Persuasion/Jane Austen
Reading this classic novel raises the question of the extent to which any reader can appreciate a book of little relevance to our times.
Jane Austen’s world is the one of the genteel aristocracy – privileged, snobbish, devoid of work – where ambition is social and gossip peddled.
It is difficult for the modern reader to understand those values of 200 years ago.
The critic, academic or Jane Austen fan will counter this by arguing that she writes with such effortless elegance and perception that being out of date is irrelevant.

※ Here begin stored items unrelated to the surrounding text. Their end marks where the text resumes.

$ cat config.mk
export PLATFORM = sky130hd
export DESIGN_NAME = breakpoint_trigger_csr
export DESIGN_NICKNAME = d
export VERILOG_FILES = /design/src/rtl/breakpoint_trigger_csr.sv
export SDC_FILE = /design/constraint.sdc
export NUM_CORES = 1
export LEC_CHECK = 0
export BUFFER_PORTS_ARGS = -buffer_cell sky130_fd_sc_hd__buf_2
export CAP_MARGIN = 10
export CORE_MARGIN = 3
export CORE_UTILIZATION = 40
export CTS_BUF_LIST = sky130_fd_sc_hd__clkbuf_4
export DETAILED_ROUTE_END_ITERATION = 8
export PLACE_DENSITY = 0.66
export SYNTH_ARGS = -nofsm -noshare
export SYNTH_HDL_FRONTEND = slang
export SYNTH_SLANG_ARGS = --single-unit
$ cat constraint.sdc
create_clock -name clk -period 4.4 [get_ports clk]
set_clock_uncertainty 0.15 [all_clocks]
set_input_delay 0.88 -clock clk [delete_from_list [all_inputs] [get_ports clk]]
set_output_delay 0.88 -clock clk [all_outputs]
set_load 0.05 [all_outputs]
$ cat src/rtl/breakpoint_trigger_csr.sv
// Trigger CSR bank (tselect/tdata1/tdata2) for two breakpoints feeding the match unit.
// Optional hit counter CSR at 0x7A3 is enabled by defining BP_HIT_COUNT_EN.
module breakpoint_trigger_csr #(
  parameter int NUM_BP     = 2,
  parameter int XLEN       = 32,
  parameter int BPAMASKMAX = 4
) (
  input  logic            clk,
  input  logic            reset,
  input  logic            io_req_valid,
  output logic            io_req_ready,
  input  logic [1:0]      io_req_cmd,
  input  logic [11:0]     io_req_addr,
  input  logic [XLEN-1:0] io_req_wdata,
  output logic            io_resp_valid,
  output logic [XLEN-1:0] io_resp_rdata,
  output logic            io_resp_illegal,
  input  logic            io_status_debug,
  input  logic [1:0]      io_status_prv,
  output logic [3:0]      io_bp_0_control_tdrtype,
  output logic [4:0]      io_bp_0_control_bpamaskmax,
  output logic [3:0]      io_bp_0_control_reserved,
  output logic [7:0]      io_bp_0_control_bpaction,
  output logic [3:0]      io_bp_0_control_bpmatch,
  output logic            io_bp_0_control_m,
  output logic            io_bp_0_control_h,
  output logic            io_bp_0_control_s,
  output logic            io_bp_0_control_u,
  output logic            io_bp_0_control_r,
  output logic            io_bp_0_control_w,
  output logic            io_bp_0_control_x,
  output logic [XLEN-1:0] io_bp_0_address,
  output logic [3:0]      io_bp_1_control_tdrtype,
  output logic [4:0]      io_bp_1_control_bpamaskmax,
  output logic [3:0]      io_bp_1_control_reserved,
  output logic [7:0]      io_bp_1_control_bpaction,
  output logic [3:0]      io_bp_1_control_bpmatch,
  output logic            io_bp_1_control_m,
  output logic            io_bp_1_control_h,
  output logic            io_bp_1_control_s,
  output logic            io_bp_1_control_u,
  output logic            io_bp_1_control_r,
  output logic            io_bp_1_control_w,
  output logic            io_bp_1_control_x,
  output logic [XLEN-1:0] io_bp_1_address,
  input  logic            io_hit_valid,
  input  logic            io_xcpt_if,
  input  logic            io_xcpt_ld,
  input  logic            io_xcpt_st
);

  localparam logic [11:0] ADDR_TSELECT = 12'h7A0;
  localparam logic [11:0] ADDR_TDATA1  = 12'h7A1;
  localparam logic [11:0] ADDR_TDATA2  = 12'h7A2;
  localparam logic [1:0]  CMD_READ     = 2'd0;
  localparam logic [1:0]  CMD_WRITE    = 2'd1;
  localparam logic [1:0]  CMD_SET      = 2'd2;
  localparam logic [0:0]  ST_IDLE      = 1'b0;
  localparam logic [0:0]  ST_RESP      = 1'b1;
  localparam logic [3:0]  TDRTYPE      = 4'h2;
  localparam logic [4:0]  BPAMASK      = 5'(BPAMASKMAX);

  logic [0:0]            state_reg;
  logic                  tselect_reg;
  logic [XLEN-1:0]       resp_rdata_reg;
  logic                  resp_illegal_reg;
  logic [NUM_BP*10-1:0]  ctrl_vec;
  logic [NUM_BP*XLEN-1:0] addr_vec;
  logic [9:0]            ctrl_sel;
  logic [XLEN-1:0]       addr_sel;
  logic                  addr_ok;
  logic                  illegal;
  logic                  accept;
  logic                  do_write;
  logic                  is_write;
  logic [XLEN-1:0]       old_val;
  logic [XLEN-1:0]       new_val;

  // Control packed as {bpmatch[3:0], m, s, u, r, w, x}; constant fields are rebuilt on read.
  function automatic logic [31:0] tdata1_of(input logic [9:0] c);
    return {TDRTYPE, BPAMASK, 4'h0, 8'h00, c[9:6], c[5], 1'b0, c[4:0]};
  endfunction

`ifdef BP_HIT_COUNT_EN
  localparam logic [11:0] ADDR_HITCNT = 12'h7A3;
  logic [15:0] hit_cnt_reg;
  logic        hit_inc;
  assign hit_inc = io_hit_valid && (io_xcpt_if || io_xcpt_ld || io_xcpt_st);
`else
  logic unused_hit_inputs;
  assign unused_hit_inputs = ^{io_hit_valid, io_xcpt_if, io_xcpt_ld, io_xcpt_st};
`endif

  assign ctrl_sel = tselect_reg ? ctrl_vec[19:10] : ctrl_vec[9:0];
  assign addr_sel = tselect_reg ? addr_vec[2*XLEN-1:XLEN] : addr_vec[XLEN-1:0];

  always_comb begin
    addr_ok = 1'b1;
    old_val = '0;
    case (io_req_addr)
      ADDR_TSELECT: old_val = {{(XLEN-1){1'b0}}, tselect_reg};
      ADDR_TDATA1:  old_val = tdata1_of(ctrl_sel);
      ADDR_TDATA2:  old_val = addr_sel;
`ifdef BP_HIT_COUNT_EN
      ADDR_HITCNT:  old_val = {{(XLEN-16){1'b0}}, hit_cnt_reg};
`endif
      default:      addr_ok = 1'b0;
    endcase
  end

  always_comb begin
    case (io_req_cmd)
      CMD_READ:  new_val = old_val;
      CMD_WRITE: new_val = io_req_wdata;
      CMD_SET:   new_val = old_val | io_req_wdata;
      default:   new_val = old_val & ~io_req_wdata;
    endcase
  end

  assign is_write = (io_req_cmd != CMD_READ);
  assign illegal  = !addr_ok || (is_write && !io_status_debug && (io_status_prv != 2'b11));
  assign accept   = io_req_valid && (state_reg == ST_IDLE);
  assign do_write = accept && !illegal && is_write;

  always_ff @(posedge clk or posedge reset) begin
    if (reset) begin
      state_reg        <= ST_IDLE;
      resp_rdata_reg   <= '0;
      resp_illegal_reg <= 1'b0;
    end else if (state_reg == ST_RESP) begin
      state_reg <= ST_IDLE;
    end else if (accept) begin
      state_reg        <= ST_RESP;
      resp_rdata_reg   <= illegal ? '0 : old_val;
      resp_illegal_reg <= illegal;
    end
  end

  // Out-of-range tselect writes are ignored rather than truncated.
  always_ff @(posedge clk or posedge reset) begin
    if (reset) begin
      tselect_reg <= 1'b0;
    end else if (do_write && (io_req_addr == ADDR_TSELECT) && (new_val < XLEN'(NUM_BP))) begin
      tselect_reg <= new_val[0];
    end
  end

  for (genvar gi = 0; gi < NUM_BP; gi++) begin : g_bp
    logic [9:0]      ctrl_reg;
    logic [XLEN-1:0] address_reg;
    logic [3:0]      bpmatch_next;
    logic            sel;

    assign sel = (tselect_reg == 1'(gi));

    // Range match exists only on bp1; on bp0 it degrades to exact match.
    always_comb begin
      bpmatch_next = ctrl_reg[9:6];
      case (new_val[10:7])
        4'd0, 4'd2: bpmatch_next = new_val[10:7];
        4'd1:       bpmatch_next = (gi == 1) ? 4'd1 : 4'd0;
        default:    bpmatch_next = ctrl_reg[9:6];
      endcase
    end

    always_ff @(posedge clk or posedge reset) begin
      if (reset) begin
        ctrl_reg    <= '0;
        address_reg <= '0;
      end else if (do_write && sel) begin
        if (io_req_addr == ADDR_TDATA1)
          ctrl_reg <= {bpmatch_next, new_val[6], new_val[4:0]};
        if (io_req_addr == ADDR_TDATA2)
          address_reg <= new_val;
      end
    end

    assign ctrl_vec[10*gi +: 10]     = ctrl_reg;
    assign addr_vec[XLEN*gi +: XLEN] = address_reg;
  end

`ifdef BP_HIT_COUNT_EN
  always_ff @(posedge clk or posedge reset) begin
    if (reset) begin
      hit_cnt_reg <= '0;
    end else if (do_write && (io_req_addr == ADDR_HITCNT)) begin
      hit_cnt_reg <= new_val[15:0];
    end else if (hit_inc && (hit_cnt_reg != 16'hFFFF)) begin
      hit_cnt_reg <= hit_cnt_reg + 16'd1;
    end
  end
`endif

  assign io_req_ready    = (state_reg == ST_IDLE);
  assign io_resp_valid   = (state_reg == ST_RESP);
  assign io_resp_rdata   = resp_rdata_reg;
  assign io_resp_illegal = resp_illegal_reg;

  assign io_bp_0_control_tdrtype    = TDRTYPE;
  assign io_bp_0_control_bpamaskmax = BPAMASK;
  assign io_bp_0_control_reserved   = 4'h0;
  assign io_bp_0_control_bpaction   = 8'h00;
  assign io_bp_0_control_bpmatch    = ctrl_vec[9:6];
  assign io_bp_0_control_m          = ctrl_vec[5];
  assign io_bp_0_control_h          = 1'b0;
  assign io_bp_0_control_s          = ctrl_vec[4];
  assign io_bp_0_control_u          = ctrl_vec[3];
  assign io_bp_0_control_r          = ctrl_vec[2];
  assign io_bp_0_control_w          = ctrl_vec[1];
  assign io_bp_0_control_x          = ctrl_vec[0];
  assign io_bp_0_address            = addr_vec[XLEN-1:0];

  assign io_bp_1_control_tdrtype    = TDRTYPE;
  assign io_bp_1_control_bpamaskmax = BPAMASK;
  assign io_bp_1_control_reserved   = 4'h0;
  assign io_bp_1_control_bpaction   = 8'h00;
  assign io_bp_1_control_bpmatch    = ctrl_vec[19:16];
  assign io_bp_1_control_m          = ctrl_vec[15];
  assign io_bp_1_control_h          = 1'b0;
  assign io_bp_1_control_s          = ctrl_vec[14];
  assign io_bp_1_control_u          = ctrl_vec[13];
  assign io_bp_1_control_r          = ctrl_vec[12];
  assign io_bp_1_control_w          = ctrl_vec[11];
  assign io_bp_1_control_x          = ctrl_vec[10];
  assign io_bp_1_address            = addr_vec[2*XLEN-1:XLEN];

endmodule

# Word level (Yosys, flattened, before mapping)
# Cells that the tools add are included.
dict set report word_totals {
  n_memories 0
  ram_bits 0
  output_inout_bits 163
  rom_bits 0
  latchBits 0
  input_bits 56
  regBits 119
}
dict set report classes {
  bitwise_logic 5
  n_eq_ne 8
  div_mod_pow 0
  n_reduce_logical 26
  order_cmp 1
  add_sub_neg 0
  multipliers 0
  n_mux 10
  shift 0
}
# cell count
set ops {}
lappend ops {{$pmux 32 s3} 2}
lappend ops {{$mux 32} 2}
lappend ops {{$eq 12x11->1 const B} 3}
lappend ops {{$and 32x32->32} 1}
lappend ops {{$lt 32x2->1 const B} 1}
lappend ops {{$not 32->32} 1}
lappend ops {{$or 32x32->32} 1}
lappend ops {{$pmux 4 s2} 2}
lappend ops {{$mux 10} 1}
lappend ops {{$reduce_and 2->1} 5}
lappend ops {{$logic_and 1x1->1} 9}
lappend ops {{$reduce_and 3->1} 2}
lappend ops {{$eq 4x1->1 const B} 1}
lappend ops {{$eq 4x2->1 const B} 1}
lappend ops {{$logic_not 4->1} 1}
lappend ops {{$reduce_bool 2->1} 2}
lappend ops {{$logic_not 1->1} 3}
lappend ops {{$mux 1} 3}
lappend ops {{$reduce_or 3->1} 1}
lappend ops {{$eq 2x1->1 const B} 1}
lappend ops {{$eq 2x2->1 const B} 1}
lappend ops {{$logic_not 2->1} 1}
lappend ops {{$ne 2x2->1 const B} 1}
lappend ops {{$not 1->1} 2}
lappend ops {{2 further kinds} 2}

# Longest topological paths before layout
# Gate-level depths: netlist of the first run.
dict set report logic_depth {
  ltp_word 10
  mapped_depth 13
  mapped_depth_nobuf 8
}

# Worst setup path after synthesis of the first run
# Ideal clock, no wire load.
dict set report synth_path {
  kind {input-to-reg}
  startpoint {input port io_req_addr[6]}
  endpoint {register tselect_reg, in the netlist g_bp[1].sel}
  arrival_time_ps 2945
  required_time_ps 4169
  slack_ps 1224
  stages 9
  path_cell_list {nand4bb_4 -> nor3_4 -> buf_6 -> nand2_2 -> nor4_2 -> nand4_1 -> or4_1 -> nor4_2 -> mux2i_1}
}
dict set report synth_via {
  elab_chain_len 10
}
# item line
set synth_lines {}
lappend synth_lines {{from (decl)} 13} ;# input logic [11:0] io_req_addr,
lappend synth_lines {{parallel branches: the longest is 10 deep, another holds $lt 32x2->1} n/a}
lappend synth_lines {{to (signal assigned)} 144} ;# tselect_reg <= new_val[0];
lappend synth_lines {{to (decl)} 64} ;# logic tselect_reg;
# Parallel ways; which one is timed is not known.
# A chain may end at the register's enable or synchronous reset.

# Worst setup path after layout of the first run
dict set report layout_path {
  startpoint {register tselect_reg, in the netlist g_bp[1].sel}
  endpoint {register tselect_reg, in the netlist g_bp[1].sel}
}
dict set report layout_via {
  elab_chain_len 6
}
# item line
set layout_lines {}
lappend layout_lines {{$mux 32 / $mux 10 (equally long branches)} {95, 94}}
lappend layout_lines {{$pmux 32 s3 (*)} 100} ;# case (io_req_addr)
lappend layout_lines {{$and 32x32->32 / $or 32x32->32 (equally long branches)} {116, 115}}
lappend layout_lines {{$pmux 32 s3 (*)} 112} ;# case (io_req_cmd)
lappend layout_lines {{$lt 32x2->1} 143} ;# end else if (do_write && (io_req_addr == ADDR_TSELECT) && (new_val < XLEN'(NUM_BP))) begin
lappend layout_lines {{$logic_and 1x1->1} 143}
# Every way passes the cells marked *; elsewhere a longest branch is shown, timed or not.

==> flow_results.xml, run 1 <==
<?xml version="1.0" encoding="UTF-8"?>
<metrics>
  <group name="worst_setup_path">
    <metric name="cp_max_fo" unit="">27</metric>
    <metric name="critPathKind" unit="">register to register</metric>
    <metric name="worstSetupEndpointType" unit="">register</metric>
    <metric name="critPathLaunchType" unit="">register</metric>
    <metric name="worst_ep_required_time" unit="ps">4730</metric>
    <metric name="worst-endpoint-arrival" unit="ps">3790</metric>
  </group>
  <group name="sta">
    <metric name="period_needed" unit="ps">3464</metric>
    <metric name="max_freq" unit="MHz">288.7</metric>
    <metric name="period_share" unit="">0.7872</metric>
    <metric name="finalSetupViolations" unit="">0</metric>
    <metric name="max_slew_vio_count" unit="">0</metric>
    <metric name="rsz_0062_raised_after_global_routing" unit="">no</metric>
    <metric name="hold_viol" unit="">0</metric>
    <metric name="max-slew-margin-rel" unit="">0.5109</metric>
    <metric name="tightest_slew" unit="ps">733.6</metric>
    <metric name="totalNegativeSetupSlack" unit="ps">0</metric>
  </group>
  <group name="route">
    <metric name="vias" unit="">6314</metric>
    <metric name="routed_vias_inst" unit="">5.387</metric>
    <metric name="antenna_left" unit="">0</metric>
    <metric name="first_iter_violations" unit="">522</metric>
    <metric name="drt-pass1-iter-count" unit="">5</metric>
    <metric name="detail_route.drc_violations" unit="">0</metric>
    <metric name="totalWireLength" unit="um">21910</metric>
    <metric name="wire_per_inst" unit="um">18.69</metric>
  </group>
  <group name="clock_network">
    <metric name="ctsLongestPathBuffers" unit="">2</metric>
    <metric name="ctsHtreeMaxLevel" unit="">4</metric>
    <metric name="clock_tree_from_tritoncts" unit="">done</metric>
    <metric name="cts_inserted_buffers" unit="">17</metric>
    <metric name="worst_setup_hold_path_clk_slew" unit="ps">110</metric>
    <metric name="cts-hold-fix-buffers" unit="">0</metric>
    <metric name="cts_resized" unit="">0</metric>
    <metric name="post_cts_setup_repair_bufs" unit="">0</metric>
    <metric name="clk_latency" unit="ps">560</metric>
    <metric name="cts.sinks" unit="">119</metric>
    <metric name="cts-root-buf" unit="">sky130_fd_sc_hd__clkbuf_4</metric>
  </group>
  <group name="placed_design">
    <metric name="detailedPlacementHpwl" unit="um">15690</metric>
    <metric name="port_buffers" unit="">170</metric>
    <metric name="dp_cells" unit="">1139</metric>
    <metric name="finalWeightedCongestion" unit="">0.8530</metric>
  </group>
  <group name="global_routing">
    <metric name="grt_pass1_wl" unit="um">33510</metric>
    <metric name="grt_pass1_vias" unit="">5881</metric>
    <metric name="grt.overflow.total" unit="">0</metric>
    <metric name="grt_max_degree" unit="">65</metric>
    <metric name="track_usage" unit="">0.2367</metric>
    <metric name="number_of_antenna_violations_at_the_first_check_in_global_routing" unit="">0</metric>
  </group>
  <group name="final_layout">
    <metric name="finish.cell_count_without_fillers" unit="">1172</metric>
    <metric name="drive_above_1_share" unit="">0.2674</metric>
    <metric name="nNetsFinal" unit="">994</metric>
    <metric name="areaGrowthSynthToFinish" unit="%">16.99</metric>
    <metric name="filler_cell_count" unit="">1683</metric>
  </group>
  <group name="synth">
    <metric name="post_synth.cell_area_avg" unit="um2">8.760</metric>
    <metric name="ys_warn_count" unit="">0</metric>
    <metric name="synth-edff-count" unit="">0</metric>
    <metric name="yosys_most_used_dff" unit="">sky130_fd_sc_hd__dfrtp_1</metric>
    <metric name="async_reset_ff_frac" unit="">1.000</metric>
    <metric name="mappedNetlistArea" unit="um2">6807</metric>
    <metric name="netlist_instances" unit="">777</metric>
    <metric name="synth.ff_latch_count" unit="">119</metric>
    <metric name="seq_area_frac_synth" unit="">0.4375</metric>
    <metric name="ys_types" unit="">66</metric>
  </group>
  <group name="floorplan">
    <metric name="dieHeight" unit="um">136.4</metric>
    <metric name="fp.coreArea" unit="um2">16640</metric>
    <metric name="pin_count" unit="">219</metric>
    <metric name="die_area" unit="um2">18620</metric>
    <metric name="die_x" unit="um">136.4</metric>
    <metric name="row_count" unit="">47</metric>
    <metric name="floorplan.initialDensity" unit="">0.4090</metric>
  </group>
  <group name="pwr">
    <metric name="power.sequential.fraction" unit="">0.520</metric>
    <metric name="leakage_power_summed_over_all_cells" unit="nW">4.123</metric>
    <metric name="power.share.switching" unit="">0.3144</metric>
    <metric name="p_switching" unit="mW">0.6614</metric>
    <metric name="p_clk_frac" unit="">0.334</metric>
    <metric name="power_frac_comb" unit="">0.146</metric>
    <metric name="irDropWorstVdd" unit="mV">0.1266</metric>
    <metric name="pwr_density_cell" unit="nW/um2">264.2</metric>
    <metric name="power_report.internal_total" unit="mW">1.442</metric>
  </group>
  <group name="flow_run">
    <metric name="maxCapViolCount" unit="">0</metric>
  </group>
  <group name="hold_path">
    <metric name="worst_hold_path_type" unit="">primary input to async pin</metric>
  </group>
  <group name="run_status">
    <metric name="status" unit="">completed</metric>
  </group>
</metrics>
stage by stage:
step                hold WS, ps  total power [mW]  worst slack, ps  area (um2)  utilization
floorplan                 516.8             1.359            212.5        6964            -
global placement          307.6             1.416            721.4        7727       0.4643
detailed placement        318.8             1.418            718.8        7727       0.4643
CTS                       288.6             2.110            962.4        7958       0.4782
global route              301.8             2.192            812.3        7958       0.4782
finish                    275.1             2.104            936.2        7963       0.4785
cell usage in the layout (no fill, tap or decap), types with 5 or more instances in the layout:
cell	instances
sky130_fd_sc_hd__a211o_1	5
sky130_fd_sc_hd__mux2_2	16
sky130_fd_sc_hd__o31ai_1	11
sky130_fd_sc_hd__o21ai_0	139
sky130_fd_sc_hd__nand4_1	10
sky130_fd_sc_hd__nor2_1	23
sky130_fd_sc_hd__conb_1	44
sky130_fd_sc_hd__mux2i_1	30
sky130_fd_sc_hd__nand2b_1	7
sky130_fd_sc_hd__nor3_1	12
sky130_fd_sc_hd__buf_4	21
sky130_fd_sc_hd__inv_1	9
sky130_fd_sc_hd__o211ai_1	9
sky130_fd_sc_hd__clkbuf_4	19
sky130_fd_sc_hd__dfrtp_1	118
sky130_fd_sc_hd__xor2_1	14
sky130_fd_sc_hd__nor2b_1	6
sky130_fd_sc_hd__o22ai_1	10
sky130_fd_sc_hd__clkinv_1	5
sky130_fd_sc_hd__a21oi_1	21
sky130_fd_sc_hd__buf_2	170
sky130_fd_sc_hd__a22o_1	7
sky130_fd_sc_hd__nand2_1	169
worst max-delay path, cell delays in order (launching register included):
cell	delay [ps]
sky130_fd_sc_hd__dfrtp_2	830
sky130_fd_sc_hd__buf_12	290
sky130_fd_sc_hd__mux2i_1	280
sky130_fd_sc_hd__o22a_1	240
sky130_fd_sc_hd__o2bb2ai_1	90
sky130_fd_sc_hd__nand2_1	230
sky130_fd_sc_hd__nand4_1	140
sky130_fd_sc_hd__or4_1	570
sky130_fd_sc_hd__nor4_2	330
sky130_fd_sc_hd__mux2i_1	220
cells in the mapped netlist (4+ instances only):
master | instances | share of area
sky130_fd_sc_hd__o21ai_0 | 139 | 0.10
sky130_fd_sc_hd__nor4_2 | 4 | 0.0074
sky130_fd_sc_hd__a211o_1 | 5 | 0.0064
sky130_fd_sc_hd__buf_2 | 6 | 0.0044
sky130_fd_sc_hd__o31ai_1 | 11 | 0.012
sky130_fd_sc_hd__inv_1 | 10 | 0.0055
sky130_fd_sc_hd__a22o_1 | 7 | 0.0090
sky130_fd_sc_hd__mux2i_1 | 30 | 0.044
sky130_fd_sc_hd__xor2_1 | 14 | 0.018
sky130_fd_sc_hd__a21oi_1 | 21 | 0.015
sky130_fd_sc_hd__nor2_1 | 23 | 0.013
sky130_fd_sc_hd__nand2_1 | 169 | 0.093
sky130_fd_sc_hd__nand3_1 | 5 | 0.0037
sky130_fd_sc_hd__buf_4 | 47 | 0.052
sky130_fd_sc_hd__clkbuf_1 | 35 | 0.019
sky130_fd_sc_hd__nor3_1 | 12 | 0.0088
sky130_fd_sc_hd__mux2_2 | 16 | 0.026
sky130_fd_sc_hd__dfrtp_1 | 119 | 0.44
sky130_fd_sc_hd__nand4_1 | 10 | 0.0092
sky130_fd_sc_hd__o22ai_1 | 10 | 0.0092
sky130_fd_sc_hd__and2_1 | 4 | 0.0037
sky130_fd_sc_hd__nor2b_1 | 6 | 0.0055
sky130_fd_sc_hd__nand2b_1 | 7 | 0.0064
sky130_fd_sc_hd__o211ai_1 | 9 | 0.0099
power by group through the flow:
stage / sequential [mW] / combinational, mW / clock [mW]
floorplan: 1.12 / 0.242 / 0
global placement: 1.12 / 0.300 / 0
detailed placement: 1.12 / 0.303 / 0
CTS: 1.09 / 0.304 / 0.712
global route: 1.09 / 0.334 / 0.764
finish: 1.09 / 0.307 / 0.703
path summary, 6_finish.rpt:
kind	start	end	slack (ps)	cells after the start
worst max-delay path	g_bp[1].sel$_DFFE_PP0P_	g_bp[1].sel$_DFFE_PP0P_	940	9
worst min-delay path	reset	io_resp_rdata[7]$_DFFE_PP0P_	280	2
worst max register to register	g_bp[1].sel$_DFFE_PP0P_	g_bp[1].sel$_DFFE_PP0P_	940	9
worst min register to register	io_resp_rdata[17]$_DFFE_PP0P_	io_resp_rdata[17]$_DFFE_PP0P_	340	2
max in group asynchronous	reset	g_bp[1].sel$_DFFE_PP0P_	3030	3
min in group clk	io_resp_rdata[17]$_DFFE_PP0P_	io_resp_rdata[17]$_DFFE_PP0P_	340	2
metal layers:
layer | part of all wire | wire [um] | up-vias | GRT usage
li1 | - | - | 2983 | -
met1 | 0.44 | 9749 | 2993 | 0.3331
met2 | 0.45 | 9897 | 296 | 0.3492
met3 | 0.083 | 1814 | 42 | 0.06699
met4 | 0.020 | 447 | 0 | 0.08231
met5 | 0 | 0 | - | 0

Whilst I see the argument I am not persuaded by it – certainly not in Persuasion.
The story is not complex.
Anne Elliot – the heroine – is the middle daughter of impoverished Sir Walter Elliot.
Earlier in her life she had fallen in love with Captain Wentworth, a naval officer, but they never married.
She is now 27.
Sir Walter is obliged to rent out his ancestral home Kellynch Hall to Admiral Croft, whose wife is the sister of Captain Wentworth, so despite the Elliot family moving to Bath he reappears in Anne’s life.
The most interesting aspect of Jane Austen is Jane Austen herself.
The daughter of a clergyman from Hampshire she only appeared to have had one relationship and certainly one proposal of marriage, which she turned down.
Her closest soulmate was her sister Cassandra but the letters to her were destroyed.
So how could she write so well about passion?
Unless – and this is most unlikely in those times – there is a darker Austen, with numerous dalliances and hot passions, she cannot be writing of and about her own experiences.
Her brothers were in the Navy – one was at the Battle of Trafalgar.
So she can and does write knowledgeably on naval officers.
My other difficulty was keeping track of all the characters.
I could not recall who Mrs Harvill and Mrs Smith actually were.
There is a Charles Musgrove and a Charles Hayter. There must be 40 characters in all.
I spoke to a colleague on the Rust who never got beyond the third chapter. We agreed the best way to appreciate Jane Austen is on film.